─── ENTRIES SHOWN ───

## src/rtl/da_tx_pkg.sv

```systemverilog
// Shared definitions for the forwarded-clock data transmitter.
// State encoding, default lane words and a saturating counter helper.
package da_tx_pkg;

    typedef enum logic [1:0] {
        ST_IDLE   = 2'd0,
        ST_RESYNC = 2'd1,
        ST_TRAIN  = 2'd2,
        ST_DATA   = 2'd3
    } state_e;

    localparam logic [7:0] DEF_CLK_WORD   = 8'hAA;
    localparam logic [7:0] DEF_TRAIN_WORD = 8'h55;
    localparam logic [7:0] DEF_IDLE_WORD  = 8'h00;

    function automatic logic [15:0] sat_inc16(input logic [15:0] v);
        return (v == 16'hFFFF) ? v : v + 16'd1;
    endfunction

endpackage

```

## src/rtl/da_tx_fifo2.sv

```systemverilog
// Two-entry FIFO with count output and synchronous flush.
// A push while full is dropped; the producer is expected to honour count.
module da_tx_fifo2 #(
    parameter int W = 8
) (
    input  logic         clk,
    input  logic         rst_n,
    input  logic         flush_in,
    input  logic         push_in,
    input  logic [W-1:0] din_in,
    input  logic         pop_in,
    output logic [W-1:0] dout_out,
    output logic [1:0]   count_out
);

    logic [W-1:0] mem_q [2];
    logic [W-1:0] mem_d [2];
    logic         wr_q, wr_d;
    logic         rd_q, rd_d;
    logic [1:0]   cnt_q, cnt_d;
    logic         push_ok;
    logic         pop_ok;

    // Pointer and count update; flush wins over any push or pop.
    always_comb begin
        push_ok = push_in && (cnt_q != 2'd2);
        pop_ok  = pop_in && (cnt_q != 2'd0);
        mem_d   = mem_q;
        wr_d    = wr_q;
        rd_d    = rd_q;
        cnt_d   = cnt_q;
        if (flush_in) begin
            wr_d  = 1'b0;
            rd_d  = 1'b0;
            cnt_d = 2'd0;
        end else begin
            if (push_ok) begin
                mem_d[wr_q] = din_in;
                wr_d        = ~wr_q;
            end
            if (pop_ok) begin
                rd_d = ~rd_q;
            end
            cnt_d = cnt_q + {1'b0, push_ok} - {1'b0, pop_ok};
        end
    end

    // Storage and pointer registers.
    always_ff @(posedge clk or negedge rst_n) begin
        if (!rst_n) begin
            mem_q[0] <= '0;
            mem_q[1] <= '0;
            wr_q     <= 1'b0;
            rd_q     <= 1'b0;
            cnt_q    <= 2'd0;
        end else begin
            mem_q <= mem_d;
            wr_q  <= wr_d;
            rd_q  <= rd_d;
            cnt_q <= cnt_d;
        end
    end

    assign dout_out  = mem_q[rd_q];
    assign count_out = cnt_q;

endmodule

```

## src/rtl/da_clk_data_tx.sv

```systemverilog
// Forwarded-clock source-synchronous transmitter front end.
// Sequences resync, lane training and buffered data onto serializer words.
module da_clk_data_tx
    import da_tx_pkg::*;
#(
    parameter int         LANES      = 4,
    parameter int         RESYNC_LEN = 16,
    parameter int         TRAIN_LEN  = 512,
    parameter logic [7:0] CLK_WORD   = DEF_CLK_WORD,
    parameter logic [7:0] TRAIN_WORD = DEF_TRAIN_WORD,
    parameter logic [7:0] IDLE_WORD  = DEF_IDLE_WORD
) (
    input  logic               clk_div_in,
    input  logic               rst_n_in,
    input  logic               tx_en_in,
    input  logic               train_req_in,
    input  logic [8*LANES-1:0] s_data_in,
    input  logic               s_valid_in,
    output logic               s_ready_out,
    output logic [7:0]         clk_word_out,
    output logic [8*LANES-1:0] data_word_out,
    output logic               re_sync_out,
    output logic [1:0]         state_out,
    output logic               train_done_out,
    output logic [15:0]        underflow_cnt_out
);

    localparam int          DW      = 8 * LANES;
    localparam logic [15:0] RS_LAST = 16'(RESYNC_LEN - 1);
    localparam logic [15:0] TR_LAST = 16'(TRAIN_LEN - 1);

    state_e          state_q, state_d;
    logic [15:0]     cnt_q, cnt_d;
    logic            treq_q;
    logic            train_edge;

    logic [7:0]      clk_word_q, clk_word_d;
    logic [DW-1:0]   data_q, data_d;
    logic            re_sync_q, re_sync_d;
    logic            done_q, done_d;
    logic [15:0]     unf_q, unf_d;

    logic            fifo_push;
    logic            fifo_pop;
    logic            fifo_flush;
    logic [DW-1:0]   fifo_dout;
    logic [1:0]      fifo_cnt;
    logic            in_data;

    assign train_edge = train_req_in && !treq_q;

    // State, phase counter and train request delay registers.
    always_ff @(posedge clk_div_in or negedge rst_n_in) begin
        if (!rst_n_in) begin
            state_q <= ST_IDLE;
            cnt_q   <= 16'd0;
            treq_q  <= 1'b0;
        end else begin
            state_q <= state_d;
            cnt_q   <= cnt_d;
            treq_q  <= train_req_in;
        end
    end

    // Next state; disabling the transmitter overrides everything else.
    always_comb begin
        state_d = state_q;
        cnt_d   = cnt_q;
        if (!tx_en_in) begin
            state_d = ST_IDLE;
            cnt_d   = 16'd0;
        end else begin
            unique case (state_q)
                ST_IDLE: begin
                    state_d = ST_RESYNC;
                    cnt_d   = 16'd0;
                end
                ST_RESYNC: begin
                    if (train_edge) begin
                        cnt_d = 16'd0;
                    end else if (cnt_q == RS_LAST) begin
                        state_d = ST_TRAIN;
                        cnt_d   = 16'd0;
                    end else begin
                        cnt_d = cnt_q + 16'd1;
                    end
                end
                ST_TRAIN: begin
                    if (train_edge) begin
                        state_d = ST_RESYNC;
                        cnt_d   = 16'd0;
                    end else if (cnt_q == TR_LAST) begin
                        state_d = ST_DATA;
                        cnt_d   = 16'd0;
                    end else begin
                        cnt_d = cnt_q + 16'd1;
                    end
                end
                ST_DATA: begin
                    if (train_edge) begin
                        state_d = ST_RESYNC;
                        cnt_d   = 16'd0;
                    end
                end
                default: begin
                    state_d = ST_IDLE;
                    cnt_d   = 16'd0;
                end
            endcase
        end
    end

    // Output words follow the next state so they line up with state_out.
    // A word being written this cycle is in flight, not a starved cycle.
    always_comb begin
        in_data    = (state_q == ST_DATA) && (state_d == ST_DATA);
        fifo_push  = s_valid_in && s_ready_out;
        fifo_pop   = in_data && (fifo_cnt != 2'd0);
        fifo_flush = (state_q == ST_DATA) && (state_d != ST_DATA);
        clk_word_d = (state_d == ST_IDLE) ? 8'h00 : CLK_WORD;
        re_sync_d  = (state_d == ST_RESYNC);
        done_d     = (state_q == ST_TRAIN) && (state_d == ST_DATA);
        data_d     = {LANES{IDLE_WORD}};
        unf_d      = unf_q;
        unique case (state_d)
            ST_IDLE:   data_d = {LANES{IDLE_WORD}};
            ST_RESYNC: begin
                data_d = {LANES{IDLE_WORD}};
                unf_d  = 16'd0;
            end
            ST_TRAIN:  data_d = {LANES{TRAIN_WORD}};
            ST_DATA: begin
                if (fifo_pop) begin
                    data_d = fifo_dout;
                end else if (in_data && !fifo_push) begin
                    unf_d = sat_inc16(unf_q);
                end
            end
            default:   data_d = {LANES{IDLE_WORD}};
        endcase
    end

    // Registered outputs.
    always_ff @(posedge clk_div_in or negedge rst_n_in) begin
        if (!rst_n_in) begin
            clk_word_q <= 8'h00;
            data_q     <= {LANES{IDLE_WORD}};
            re_sync_q  <= 1'b0;
            done_q     <= 1'b0;
            unf_q      <= 16'd0;
        end else begin
            clk_word_q <= clk_word_d;
            data_q     <= data_d;
            re_sync_q  <= re_sync_d;
            done_q     <= done_d;
            unf_q      <= unf_d;
        end
    end

    da_tx_fifo2 #(
        .W (DW)
    ) u_fifo (
        .clk       (clk_div_in),
        .rst_n     (rst_n_in),
        .flush_in  (fifo_flush),
        .push_in   (fifo_push),
        .din_in    (s_data_in),
        .pop_in    (fifo_pop),
        .dout_out  (fifo_dout),
        .count_out (fifo_cnt)
    );

    assign s_ready_out       = (state_q == ST_DATA) && (fifo_cnt != 2'd2);
    assign clk_word_out      = clk_word_q;
    assign data_word_out     = data_q;
    assign re_sync_out       = re_sync_q;
    assign state_out         = state_q;
    assign train_done_out    = done_q;
    assign underflow_cnt_out = unf_q;

endmodule

```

───

WORK INSTRUCTIONS: All lines of the listing holding the string "localparam" must be returned, copied as they stand.

COMPLETED EXERCISE:
    localparam logic [7:0] DEF_CLK_WORD   = 8'hAA;
    localparam logic [7:0] DEF_TRAIN_WORD = 8'h55;
    localparam logic [7:0] DEF_IDLE_WORD  = 8'h00;
    localparam int          DW      = 8 * LANES;
    localparam logic [15:0] RS_LAST = 16'(RESYNC_LEN - 1);
    localparam logic [15:0] TR_LAST = 16'(TRAIN_LEN - 1);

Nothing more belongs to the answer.